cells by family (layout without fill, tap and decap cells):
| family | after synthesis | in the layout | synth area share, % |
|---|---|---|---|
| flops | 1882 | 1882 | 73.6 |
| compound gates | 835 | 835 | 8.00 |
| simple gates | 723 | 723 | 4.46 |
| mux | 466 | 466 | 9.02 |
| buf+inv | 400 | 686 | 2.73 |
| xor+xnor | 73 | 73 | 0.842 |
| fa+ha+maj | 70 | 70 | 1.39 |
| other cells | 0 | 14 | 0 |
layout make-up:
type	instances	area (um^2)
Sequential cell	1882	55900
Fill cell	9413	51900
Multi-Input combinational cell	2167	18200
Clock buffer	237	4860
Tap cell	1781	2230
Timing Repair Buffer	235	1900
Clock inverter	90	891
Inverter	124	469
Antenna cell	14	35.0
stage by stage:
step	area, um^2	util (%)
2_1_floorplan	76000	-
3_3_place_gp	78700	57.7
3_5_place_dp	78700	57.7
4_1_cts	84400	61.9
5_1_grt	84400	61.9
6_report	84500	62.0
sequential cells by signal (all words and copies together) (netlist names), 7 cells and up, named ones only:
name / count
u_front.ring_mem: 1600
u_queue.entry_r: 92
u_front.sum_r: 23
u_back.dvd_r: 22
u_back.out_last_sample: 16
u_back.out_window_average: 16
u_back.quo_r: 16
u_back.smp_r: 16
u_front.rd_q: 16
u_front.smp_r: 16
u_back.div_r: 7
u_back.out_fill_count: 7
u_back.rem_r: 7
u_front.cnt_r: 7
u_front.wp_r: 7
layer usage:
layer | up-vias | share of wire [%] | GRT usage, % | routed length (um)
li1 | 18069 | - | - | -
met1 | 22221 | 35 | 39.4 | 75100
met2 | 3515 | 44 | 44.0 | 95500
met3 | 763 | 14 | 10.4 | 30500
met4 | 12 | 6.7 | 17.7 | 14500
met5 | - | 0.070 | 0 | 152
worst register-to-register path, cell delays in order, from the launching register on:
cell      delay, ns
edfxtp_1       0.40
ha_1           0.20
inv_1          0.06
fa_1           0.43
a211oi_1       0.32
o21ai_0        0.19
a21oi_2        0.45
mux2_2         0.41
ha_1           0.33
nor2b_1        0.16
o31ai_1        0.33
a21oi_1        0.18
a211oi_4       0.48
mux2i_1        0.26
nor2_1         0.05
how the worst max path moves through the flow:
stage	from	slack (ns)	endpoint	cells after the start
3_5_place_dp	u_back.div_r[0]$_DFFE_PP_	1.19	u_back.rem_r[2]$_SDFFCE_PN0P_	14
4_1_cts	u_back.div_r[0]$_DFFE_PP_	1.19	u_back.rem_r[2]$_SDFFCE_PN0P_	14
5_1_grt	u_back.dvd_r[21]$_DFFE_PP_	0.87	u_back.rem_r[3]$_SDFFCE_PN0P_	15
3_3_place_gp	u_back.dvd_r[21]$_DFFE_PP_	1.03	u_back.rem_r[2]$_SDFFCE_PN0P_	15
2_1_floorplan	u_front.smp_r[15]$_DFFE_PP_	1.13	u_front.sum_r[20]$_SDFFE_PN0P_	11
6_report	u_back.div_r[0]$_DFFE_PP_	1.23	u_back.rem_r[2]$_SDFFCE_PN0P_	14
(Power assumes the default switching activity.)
**config.mk**
```make
export PLATFORM = sky130hd
export DESIGN_NAME = intel_hex_record_parser_core
export DESIGN_NICKNAME = d
export VERILOG_FILES = /design/src/hdl/ihex_pkg.sv /design/src/hdl/intel_hex_record_parser_core.sv /design/src/hdl/ihex_parse.sv /design/src/hdl/ihex_rsp_reg.sv
export SDC_FILE = /design/constraint.sdc
export NUM_CORES = 1
export LEC_CHECK = 0
export BUFFER_PORTS_ARGS = -buffer_cell sky130_fd_sc_hd__buf_4
export CAP_MARGIN = 20
export CORE_ASPECT_RATIO = 2
export CORE_MARGIN = 5
export CORE_UTILIZATION = 40
export CTS_CLUSTER_SIZE = 24
export DETAILED_ROUTE_END_ITERATION = 10
export SETUP_SLACK_MARGIN = 0.5
export SLEW_MARGIN = 20
export SYNTH_ARGS = -nofsm -noshare
export SYNTH_HDL_FRONTEND = slang
export SYNTH_SLANG_ARGS = --single-unit
```
**constraint.sdc**
```tcl
create_clock -name clock -period 8.2 [get_ports clock]
set_input_delay 0.82 -clock clock [delete_from_list [all_inputs] [get_ports clock]]
set_output_delay 0.82 -clock clock [all_outputs]
set_load 0.02 [all_outputs]
```
`src/rtl/core/cpu8alu_pkg.sv`:
```
`timescale 1ns / 1ps

package cpu8alu_pkg;

   localparam int ACTION_W = 5;
   localparam int BYTE_W   = 8;
   localparam int WORD_W   = 16;

   localparam logic [ACTION_W-1:0] ACT_ADD   = 5'd0;
   localparam logic [ACTION_W-1:0] ACT_ADC   = 5'd1;
   localparam logic [ACTION_W-1:0] ACT_SUB   = 5'd2;
   localparam logic [ACTION_W-1:0] ACT_SBC   = 5'd3;
   localparam logic [ACTION_W-1:0] ACT_AND   = 5'd4;
   localparam logic [ACTION_W-1:0] ACT_OR    = 5'd5;
   localparam logic [ACTION_W-1:0] ACT_XOR   = 5'd6;
   localparam logic [ACTION_W-1:0] ACT_CP    = 5'd7;
   localparam logic [ACTION_W-1:0] ACT_INC8  = 5'd8;
   localparam logic [ACTION_W-1:0] ACT_DEC8  = 5'd9;
   localparam logic [ACTION_W-1:0] ACT_INC16 = 5'd10;
   localparam logic [ACTION_W-1:0] ACT_DEC16 = 5'd11;
   localparam logic [ACTION_W-1:0] ACT_ADD16 = 5'd12;
   localparam logic [ACTION_W-1:0] ACT_ADDSP = 5'd13;
   localparam logic [ACTION_W-1:0] ACT_DAA   = 5'd14;
   localparam logic [ACTION_W-1:0] ACT_CPL   = 5'd15;
   localparam logic [ACTION_W-1:0] ACT_CCF   = 5'd16;
   localparam logic [ACTION_W-1:0] ACT_SCF   = 5'd17;
   localparam logic [ACTION_W-1:0] ACT_RLCA  = 5'd18;
   localparam logic [ACTION_W-1:0] ACT_RRCA  = 5'd19;
   localparam logic [ACTION_W-1:0] ACT_RLA   = 5'd20;
   localparam logic [ACTION_W-1:0] ACT_RRA   = 5'd21;

   localparam logic [BYTE_W-1:0] DAA_HI_ADJ   = 8'h60;
   localparam logic [BYTE_W-1:0] DAA_LO_ADJ   = 8'h06;
   localparam logic [BYTE_W-1:0] DAA_HI_LIMIT = 8'h99;
   localparam logic [3:0]        DAA_LO_LIMIT = 4'h9;

   typedef struct packed {
      logic z;
      logic n;
      logic h;
      logic c;
   } flags_type;

endpackage

```
`src/rtl/core/cpu8_alu_with_flags_top.sv`:
```
`timescale 1ns / 1ps

// Accumulator ALU with zero, subtract, half carry and carry flags.
// Each request on the req_ channel carries one action code, a 16-bit operand
// and a 16-bit wide operand (HL or SP). The action runs against the kept
// accumulator and flags, and exactly one response on the rsp_ channel
// returns the new accumulator, a 16-bit data result and the four flags.
// A request is taken when req_valid is high and req_stall is low; a response
// is taken when rsp_valid is high and rsp_stall is low.
// The response is valid in the cycle after the request is taken. Throughput is
// one request per cycle while req_stall is low, set by the single register
// stage that holds the response and the accumulator and flags together.
// The accumulator and flags update when a request is taken, so the next
// request sees them at once.
// While the receiver stalls, the response is held and req_stall is raised
// only if a response is already waiting; a request is taken in the same cycle
// that the waiting response is taken.
// Reset clears the accumulator, the flags and the response valid bit.
module cpu8_alu_with_flags_top (
   input  logic                             clock,
   input  logic                             reset,
   input  logic                             req_valid,
   output logic                             req_stall,
   input  logic [cpu8alu_pkg::ACTION_W-1:0] req_action,
   input  logic [cpu8alu_pkg::WORD_W-1:0]   req_operand,
   input  logic [cpu8alu_pkg::WORD_W-1:0]   req_wide_operand,
   output logic                             rsp_valid,
   input  logic                             rsp_stall,
   output logic [cpu8alu_pkg::BYTE_W-1:0]   rsp_acc_out,
   output logic [cpu8alu_pkg::WORD_W-1:0]   rsp_data_out,
   output logic                             rsp_zero_flag,
   output logic                             rsp_sub_flag,
   output logic                             rsp_half_carry_flag,
   output logic                             rsp_carry_flag
);
   import cpu8alu_pkg::*;

   logic [BYTE_W-1:0] acc_ff;
   logic [BYTE_W-1:0] acc_in;
   flags_type         flags_ff;
   flags_type         flags_in;
   logic              rsp_valid_ff;
   logic              rsp_valid_in;
   logic [BYTE_W-1:0] rsp_acc_ff;
   logic [WORD_W-1:0] rsp_data_ff;
   logic [WORD_W-1:0] data_in;
   flags_type         rsp_flags_ff;
   logic              req_take;

   logic [BYTE_W-1:0] opb;
   logic              cin_add;
   logic              cin_sub;
   logic [BYTE_W:0]   add_sum;
   logic [4:0]        add_half;
   logic [BYTE_W:0]   sub_diff;
   logic [4:0]        sub_half;
   logic [BYTE_W-1:0] and_res;
   logic [BYTE_W-1:0] or_res;
   logic [BYTE_W-1:0] xor_res;
   logic [BYTE_W-1:0] inc8_res;
   logic [BYTE_W-1:0] dec8_res;
   logic [WORD_W:0]   add16_sum;
   logic [12:0]       add16_half;
   logic [WORD_W-1:0] addsp_res;
   logic [BYTE_W:0]   addsp_low;
   logic [4:0]        addsp_half;
   logic              daa_hi;
   logic              daa_lo;
   logic [BYTE_W-1:0] daa_adj;
   logic [BYTE_W-1:0] daa_res;
   logic              daa_c;

   assign req_take     = req_valid && !req_stall;
   assign req_stall    = rsp_valid_ff && rsp_stall;
   assign rsp_valid_in = req_take || (rsp_valid_ff && rsp_stall);

   assign opb     = req_operand[BYTE_W-1:0];
   assign cin_add = (req_action == ACT_ADC) && flags_ff.c;
   assign cin_sub = (req_action == ACT_SBC) && flags_ff.c;

   assign add_sum  = {1'b0, acc_ff} + {1'b0, opb} + {{BYTE_W{1'b0}}, cin_add};
   assign add_half = {1'b0, acc_ff[3:0]} + {1'b0, opb[3:0]} + {4'd0, cin_add};
   assign sub_diff = {1'b0, acc_ff} - {1'b0, opb} - {{BYTE_W{1'b0}}, cin_sub};
   assign sub_half = {1'b0, acc_ff[3:0]} - {1'b0, opb[3:0]} - {4'd0, cin_sub};

   assign and_res = acc_ff & opb;
   assign or_res  = acc_ff | opb;
   assign xor_res = acc_ff ^ opb;

   assign inc8_res = opb + 8'd1;
   assign dec8_res = opb - 8'd1;

   assign add16_sum  = {1'b0, req_wide_operand} + {1'b0, req_operand};
   assign add16_half = {1'b0, req_wide_operand[11:0]} + {1'b0, req_operand[11:0]};

   assign addsp_res  = req_wide_operand + {{BYTE_W{opb[BYTE_W-1]}}, opb};
   assign addsp_low  = {1'b0, req_wide_operand[BYTE_W-1:0]} + {1'b0, opb};
   assign addsp_half = {1'b0, req_wide_operand[3:0]} + {1'b0, opb[3:0]};

   assign daa_hi  = flags_ff.c || (acc_ff > DAA_HI_LIMIT);
   assign daa_lo  = flags_ff.h || (acc_ff[3:0] > DAA_LO_LIMIT);

   always_comb begin
      if (flags_ff.n) begin
         daa_adj = (flags_ff.c ? DAA_HI_ADJ : 8'd0) | (flags_ff.h ? DAA_LO_ADJ : 8'd0);
         daa_res = acc_ff - daa_adj;
         daa_c   = flags_ff.c;
      end else begin
         daa_adj = (daa_hi ? DAA_HI_ADJ : 8'd0) | (daa_lo ? DAA_LO_ADJ : 8'd0);
         daa_res = acc_ff + daa_adj;
         daa_c   = daa_hi;
      end
   end

   always_comb begin
      acc_in   = acc_ff;
      flags_in = flags_ff;
      data_in  = '0;
      unique case (req_action) inside
         ACT_ADD, ACT_ADC: begin
            acc_in   = add_sum[BYTE_W-1:0];
            flags_in = '{z: (add_sum[BYTE_W-1:0] == 8'd0), n: 1'b0,
                         h: add_half[4], c: add_sum[BYTE_W]};
         end
         ACT_SUB, ACT_SBC, ACT_CP: begin
            if (req_action != ACT_CP) begin
               acc_in = sub_diff[BYTE_W-1:0];
            end
            flags_in = '{z: (sub_diff[BYTE_W-1:0] == 8'd0), n: 1'b1,
                         h: sub_half[4], c: sub_diff[BYTE_W]};
         end
         ACT_AND: begin
            acc_in   = and_res;
            flags_in = '{z: (and_res == 8'd0), n: 1'b0, h: 1'b1, c: 1'b0};
         end
         ACT_OR: begin
            acc_in   = or_res;
            flags_in = '{z: (or_res == 8'd0), n: 1'b0, h: 1'b0, c: 1'b0};
         end
         ACT_XOR: begin
            acc_in   = xor_res;
            flags_in = '{z: (xor_res == 8'd0), n: 1'b0, h: 1'b0, c: 1'b0};
         end
         ACT_INC8: begin
            data_in  = {{BYTE_W{1'b0}}, inc8_res};
            flags_in = '{z: (inc8_res == 8'd0), n: 1'b0,
                         h: (opb[3:0] == 4'hF), c: flags_ff.c};
         end
         ACT_DEC8: begin
            data_in  = {{BYTE_W{1'b0}}, dec8_res};
            flags_in = '{z: (dec8_res == 8'd0), n: 1'b1,
                         h: (opb[3:0] == 4'h0), c: flags_ff.c};
         end
         ACT_INC16: begin
            data_in = req_operand + 16'd1;
         end
         ACT_DEC16: begin
            data_in = req_operand - 16'd1;
         end
         ACT_ADD16: begin
            data_in  = add16_sum[WORD_W-1:0];
            flags_in = '{z: flags_ff.z, n: 1'b0, h: add16_half[12], c: add16_sum[WORD_W]};
         end
         ACT_ADDSP: begin
            data_in  = addsp_res;
            flags_in = '{z: 1'b0, n: 1'b0, h: addsp_half[4], c: addsp_low[BYTE_W]};
         end
         ACT_DAA: begin
            acc_in   = daa_res;
            flags_in = '{z: (daa_res == 8'd0), n: flags_ff.n, h: 1'b0, c: daa_c};
         end
         ACT_CPL: begin
            acc_in   = ~acc_ff;
            flags_in = '{z: flags_ff.z, n: 1'b1, h: 1'b1, c: flags_ff.c};
         end
         ACT_CCF: begin
            flags_in = '{z: flags_ff.z, n: 1'b0, h: 1'b0, c: !flags_ff.c};
         end
         ACT_SCF: begin
            flags_in = '{z: flags_ff.z, n: 1'b0, h: 1'b0, c: 1'b1};
         end
         ACT_RLCA: begin
            acc_in   = {acc_ff[BYTE_W-2:0], acc_ff[BYTE_W-1]};
            flags_in = '{z: 1'b0, n: 1'b0, h: 1'b0, c: acc_ff[BYTE_W-1]};
         end
         ACT_RRCA: begin
            acc_in   = {acc_ff[0], acc_ff[BYTE_W-1:1]};
            flags_in = '{z: 1'b0, n: 1'b0, h: 1'b0, c: acc_ff[0]};
         end
         ACT_RLA: begin
            acc_in   = {acc_ff[BYTE_W-2:0], flags_ff.c};
            flags_in = '{z: 1'b0, n: 1'b0, h: 1'b0, c: acc_ff[BYTE_W-1]};
         end
         ACT_RRA: begin
            acc_in   = {flags_ff.c, acc_ff[BYTE_W-1:1]};
            flags_in = '{z: 1'b0, n: 1'b0, h: 1'b0, c: acc_ff[0]};
         end
         default: begin
            acc_in   = acc_ff;
            flags_in = flags_ff;
            data_in  = '0;
         end
      endcase
   end

   always_ff @(posedge clock) begin
      if (reset) begin
         acc_ff       <= '0;
         flags_ff     <= '0;
         rsp_valid_ff <= 1'b0;
      end else begin
         rsp_valid_ff <= rsp_valid_in;
         if (req_take) begin
            acc_ff   <= acc_in;
            flags_ff <= flags_in;
         end
      end
   end

   always_ff @(posedge clock) begin
      if (req_take) begin
         rsp_acc_ff   <= acc_in;
         rsp_data_ff  <= data_in;
         rsp_flags_ff <= flags_in;
      end
   end

   assign rsp_valid           = rsp_valid_ff;
   assign rsp_acc_out         = rsp_acc_ff;
   assign rsp_data_out        = rsp_data_ff;
   assign rsp_zero_flag       = rsp_flags_ff.z;
   assign rsp_sub_flag        = rsp_flags_ff.n;
   assign rsp_half_carry_flag = rsp_flags_ff.h;
   assign rsp_carry_flag      = rsp_flags_ff.c;

   a_reset_clears_valid: assert property (@(posedge clock) reset |=> !rsp_valid)
      else $error("response valid after reset");

   a_take_gives_response: assert property (@(posedge clock) disable iff (reset)
      req_take |=> rsp_valid)
      else $error("taken request gave no response");

   a_compare_keeps_acc: assert property (@(posedge clock) disable iff (reset)
      (req_take && req_action == ACT_CP) |=> (acc_ff == $past(acc_ff)))
      else $error("compare changed the accumulator");

   a_response_matches_state: assert property (@(posedge clock) disable iff (reset)
      rsp_valid |-> (rsp_acc_out == acc_ff && rsp_flags_ff == flags_ff))
      else $error("response disagrees with kept accumulator or flags");

endmodule

```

◆ Task item ◆
What you give back must be the stretch above, starting at the line with "u_back.div_r: 7" and ending at the line with "met5 | - | 0.070 | 0 | 152", copied exactly.

◆ Response ◆
u_back.div_r: 7
u_back.out_fill_count: 7
u_back.rem_r: 7
u_front.cnt_r: 7
u_front.wp_r: 7
layer usage:
layer | up-vias | share of wire [%] | GRT usage, % | routed length (um)
li1 | 18069 | - | - | -
met1 | 22221 | 35 | 39.4 | 75100
met2 | 3515 | 44 | 44.0 | 95500
met3 | 763 | 14 | 10.4 | 30500
met4 | 12 | 6.7 | 17.7 | 14500
met5 | - | 0.070 | 0 | 152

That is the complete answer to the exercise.